A composite function is formed when one function is applied to the results of another function. Imagine it like a conveyor belt; the output of the first process becomes the input for the second. In mathematical terms, if we have two functions, say, \( u(x) \) and \( f(u) \), the composite function \( f(u(x)) \) represents this chain of operations.

In the exercise, we have \( f(u) = \frac{1}{u^2 + u - 2} \) and \( u(x) = \frac{1}{x-1} \). Thus, the overall function \( f(x) \) is created by substituting \( u(x) \) into \( f(u) \). This substitution helps us understand how changes in \( x \) affect the final output of \( f(x) \).

Grasping the concept of composite functions is essential for analyzing more complex behaviors of functions like points of discontinuity. The interplay between \( f \) and \( u \) must be understood to identify where a function might "break" or become undefined. This understanding starts with breaking down each function individually.

Factoring polynomials is like searching for the prime components of a number, but in a polynomial context. It allows us to understand how a polynomial can be decomposed into smaller, more manageable pieces.

In the exercise, \( f(u) = \frac{1}{u^2 + u - 2} \) requires factoring the polynomial \( u^2 + u - 2 \). This expression can be decomposed into factors: \( (u-1)(u+2) \).

This process of factoring is crucial because it reveals potential points where the function becomes undefined. Each factor contributes a potential point of discontinuity. For instance, if \( u^2 + u - 2 = 0 \), then \( u = 1 \) and \( u = -2 \) are the solutions, which are critical when evaluating where the composite function breaks.

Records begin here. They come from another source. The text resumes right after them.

**src/rtl/scr_pkg.sv**
```systemverilog
package scr_pkg;

    localparam logic [7:0] OFF_REV   = 8'h08;
    localparam logic [7:0] OFF_STAT  = 8'h50;
    localparam logic [7:0] OFF_MASK  = 8'h52;
    localparam logic [7:0] OFF_ROUTE = 8'h54;
    localparam logic [7:0] OFF_GDATA = 8'h78;
    localparam logic [7:0] OFF_GOE   = 8'h7C;
    localparam logic [7:0] OFF_GPI   = 8'h64;
    localparam logic [7:0] OFF_CLK   = 8'h98;

    localparam int GPI_GROUPS = 4;
    localparam int GPI_STRIDE = 4;
    localparam int GPI_BYTES  = 3;
    localparam int CLK_BYTES  = 8;
    localparam int GP_SLOTS   = 3;

    typedef struct packed {
        logic       wr;
        logic [7:0] addr;
        logic [7:0] data;
    } bus_req_t;

    function automatic logic in_window(logic [7:0] a, logic [7:0] base, int n);
        return (int'(a) >= int'(base)) && (int'(a) < int'(base) + n);
    endfunction

endpackage

```
**src/rtl/scr_byte_store.sv**
```systemverilog
module scr_byte_store
    import scr_pkg::*;
#(
    parameter logic [7:0] BASE   = 8'h98,
    parameter int         NBYTES = 8
) (
    input  logic     clk,
    input  logic     rst,
    input  bus_req_t req,
    output logic [7:0] rdata
);
    localparam int AW = (NBYTES > 1) ? $clog2(NBYTES) : 1;

    logic [NBYTES*8-1:0] bytes_q;
    logic                hit;
    logic [AW-1:0]       idx;

    always_comb begin
        hit = in_window(req.addr, BASE, NBYTES);
        idx = AW'(req.addr - BASE);
    end

    always_ff @(posedge clk) begin
        if (rst)
            bytes_q <= '0;
        else if (req.wr && hit)
            bytes_q[idx*8 +: 8] <= req.data;
    end

    assign rdata = hit ? bytes_q[idx*8 +: 8] : 8'h00;

    // bytes move only on a write that lands in this window
    assert_store_hold_R9: assert property (@(posedge clk) disable iff (rst)
        !(req.wr && hit) |=> $stable(bytes_q));

endmodule

```
**src/rtl/scr_irq_agg.sv**
```systemverilog
module scr_irq_agg
    import scr_pkg::*;
#(
    parameter int NUM_SUB = 8
) (
    input  logic               clk,
    input  logic               rst,
    input  bus_req_t           req,
    input  logic [NUM_SUB-1:0] sub_lines,
    output logic [7:0]         rdata,
    output logic               irq_out
);
    logic [NUM_SUB-1:0] status_q, mask_q, route_q, line_q, line_edge;
    logic               wr_stat;

    assign line_edge = sub_lines ^ line_q;
    assign wr_stat   = req.wr && (req.addr == OFF_STAT);

    always_ff @(posedge clk) begin
        if (rst) begin
            line_q  <= '0;
            mask_q  <= '0;
            route_q <= '0;
        end else begin
            line_q <= sub_lines;
            if (req.wr && req.addr == OFF_MASK)  mask_q  <= req.data[NUM_SUB-1:0];
            if (req.wr && req.addr == OFF_ROUTE) route_q <= req.data[NUM_SUB-1:0];
        end
    end

    for (genvar i = 0; i < NUM_SUB; i++) begin : g_stat
        always_ff @(posedge clk) begin
            if (rst)
                status_q[i] <= 1'b0;
            else if (line_edge[i])
                status_q[i] <= sub_lines[i];
            else if (wr_stat)
                status_q[i] <= req.data[i];
        end
    end

    always_comb begin
        rdata = 8'h00;
        case (req.addr)
            OFF_STAT:  rdata = 8'(status_q);
            OFF_MASK:  rdata = 8'(mask_q);
            OFF_ROUTE: rdata = 8'(route_q);
            default:   rdata = 8'h00;
        endcase
    end

    assign irq_out = |(status_q & mask_q);

    // a changed line lands in its status bit one edge later
    assert_line_follow_R2: assert property (@(posedge clk) disable iff (rst)
        (sub_lines != line_q) |=>
            ((status_q ^ $past(sub_lines)) & $past(sub_lines ^ line_q)) == '0);

    // summary interrupt cannot fire with every source masked
    assert_irq_masked_R3: assert property (@(posedge clk) disable iff (rst)
        irq_out |-> (mask_q != '0));

    // a status write with quiet lines takes the written value
    assert_stat_write_R4: assert property (@(posedge clk) disable iff (rst)
        (wr_stat && (sub_lines == line_q)) |=> (status_q == $past(req.data[NUM_SUB-1:0])));

endmodule

```
**src/rtl/scr_gpio_port.sv**
```systemverilog
module scr_gpio_port
    import scr_pkg::*;
#(
    parameter int NUM_GPIO = 16
) (
    input  logic                clk,
    input  logic                rst,
    input  bus_req_t            req,
    output logic [7:0]          rdata,
    output logic [NUM_GPIO-1:0] gpio_level,
    output logic [NUM_GPIO-1:0] gpio_chg
);
    localparam int NLANES = (NUM_GPIO + 7) / 8;
    localparam int PADW   = NLANES * 8;
    localparam int SW     = $clog2(GP_SLOTS + 1);

    logic [PADW-1:0]     data_q, oe_q;
    logic [NUM_GPIO-1:0] eff, level_q, chg_q;
    logic                dat_hit, oe_hit;
    logic [SW-1:0]       d_lane, o_lane;

    always_comb begin
        dat_hit = in_window(req.addr, OFF_GDATA, NLANES);
        oe_hit  = in_window(req.addr, OFF_GOE, NLANES);
        d_lane  = SW'(req.addr - OFF_GDATA);
        o_lane  = SW'(req.addr - OFF_GOE);
    end

    for (genvar l = 0; l < NLANES; l++) begin : g_lane
        always_ff @(posedge clk) begin
            if (rst) begin
                data_q[l*8 +: 8] <= 8'h00;
                oe_q[l*8 +: 8]   <= 8'h00;
            end else if (req.wr) begin
                if (req.addr == OFF_GDATA + 8'(l)) data_q[l*8 +: 8] <= req.data;
                if (req.addr == OFF_GOE + 8'(l))   oe_q[l*8 +: 8]   <= req.data;
            end
        end
    end

    assign eff = data_q[NUM_GPIO-1:0] & oe_q[NUM_GPIO-1:0];

    always_ff @(posedge clk) begin
        if (rst) begin
            level_q <= '0;
            chg_q   <= '0;
        end else begin
            level_q <= eff;
            chg_q   <= eff ^ level_q;
        end
    end

    always_comb begin
        if (dat_hit)     rdata = data_q[d_lane*8 +: 8];
        else if (oe_hit) rdata = oe_q[o_lane*8 +: 8];
        else             rdata = 8'h00;
    end

    assign gpio_level = level_q;
    assign gpio_chg   = chg_q;

    // no line is driven high unless its enable was set
    assert_level_gated_R5: assert property (@(posedge clk) disable iff (rst)
        1'b1 |=> ((gpio_level & ~$past(oe_q[NUM_GPIO-1:0])) == '0));

    // change pulses only where the driven level actually moved
    assert_chg_only_moved_R6: assert property (@(posedge clk) disable iff (rst)
        1'b1 |=> ((gpio_chg & ~(gpio_level ^ $past(gpio_level))) == '0));

    // writes to the lane past the last line leave the port untouched
    assert_lane_ignored_R8: assert property (@(posedge clk) disable iff (rst)
        (req.wr && (req.addr == OFF_GDATA + 8'(NLANES) || req.addr == OFF_GOE + 8'(NLANES)))
            |=> ($stable(data_q) && $stable(oe_q)));

endmodule

```
**src/rtl/scr_bank.sv**
```systemverilog
module scr_bank
    import scr_pkg::*;
#(
    parameter int         NUM_GPIO = 16,
    parameter int         NUM_SUB  = 8,
    parameter logic [7:0] REV_ID   = 8'h5A
) (
    input  logic                clk,
    input  logic                rst,
    input  logic                bus_wr,
    input  logic [7:0]          bus_addr,
    input  logic [7:0]          bus_wdata,
    output logic [7:0]          bus_rdata,
    input  logic [NUM_SUB-1:0]  sub_irq,
    output logic                irq_out,
    output logic [NUM_GPIO-1:0] gpio_level,
    output logic [NUM_GPIO-1:0] gpio_chg
);
    bus_req_t   req;
    logic [7:0] irq_rd, gpio_rd, clk_rd;
    logic [7:0] gpi_rd [GPI_GROUPS];

    assign req = '{wr: bus_wr, addr: bus_addr, data: bus_wdata};

    scr_irq_agg #(.NUM_SUB(NUM_SUB)) u_irq (
        .clk(clk), .rst(rst), .req(req), .sub_lines(sub_irq),
        .rdata(irq_rd), .irq_out(irq_out)
    );

    scr_gpio_port #(.NUM_GPIO(NUM_GPIO)) u_gpio (
        .clk(clk), .rst(rst), .req(req), .rdata(gpio_rd),
        .gpio_level(gpio_level), .gpio_chg(gpio_chg)
    );

    for (genvar g = 0; g < GPI_GROUPS; g++) begin : g_gpi
        scr_byte_store #(
            .BASE(OFF_GPI + 8'(g * GPI_STRIDE)),
            .NBYTES(GPI_BYTES)
        ) u_store (
            .clk(clk), .rst(rst), .req(req), .rdata(gpi_rd[g])
        );
    end

    scr_byte_store #(.BASE(OFF_CLK), .NBYTES(CLK_BYTES)) u_clk (
        .clk(clk), .rst(rst), .req(req), .rdata(clk_rd)
    );

    always_comb begin
        bus_rdata = (bus_addr == OFF_REV) ? REV_ID : 8'h00;
        bus_rdata = bus_rdata | irq_rd | gpio_rd | clk_rd;
        for (int g = 0; g < GPI_GROUPS; g++)
            bus_rdata = bus_rdata | gpi_rd[g];
    end

endmodule

```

Points of discontinuity occur where a function "jumps," "breaks," or is simply not defined. For composite functions, these are crucial spots to find as they significantly affect the behavior of the function.

In the given exercise, the function \( f(x) = f(u(x)) \) has points of discontinuity at places where either \( f(u) \) or \( u(x) \) become undefined. This leads us to explore:

• Discontinuity due to \( u(x) \), which becomes undefined at \( x = 1 \).
• Discontinuity due to \( f(u) \), which becomes undefined at \( u = 1 \) and \( u = -2 \). Substituting \( u(x) \) into these conditions gives us new points of discontinuity: \( x = 2 \) (from \( u = 1 \)) and \( x = \frac{1}{3} \) (from \( u = -2 \)).

Overall, understanding these points helps us better handle the behaviors of complex functions, making us aware of where they could potentially "misbehave."

Rational functions are like fractions but with polynomials. They take the form \( \frac{P(x)}{Q(x)} \), where \( P(x) \) and \( Q(x) \) are polynomials, and they introduce special characteristics, like discontinuities, depending on their denominators.

For \( f(u) = \frac{1}{u^2 + u - 2} \), knowing it's a rational function means there can be points where it becomes undefined—exactly where the denominator equals zero. This nature requires examining and factoring \( Q(u) = u^2 + u - 2 \) to identify these points. The factors \((u-1)(u+2)\) tell us \( f(u) \) is undefined at \( u = 1 \) and \( u = -2 \), indicating potential trouble spots.

Rational functions are not always smooth and continuous across their domain. Recognizing and finding where these "gaps" occur helps us both understand their limitations and represent them accurately.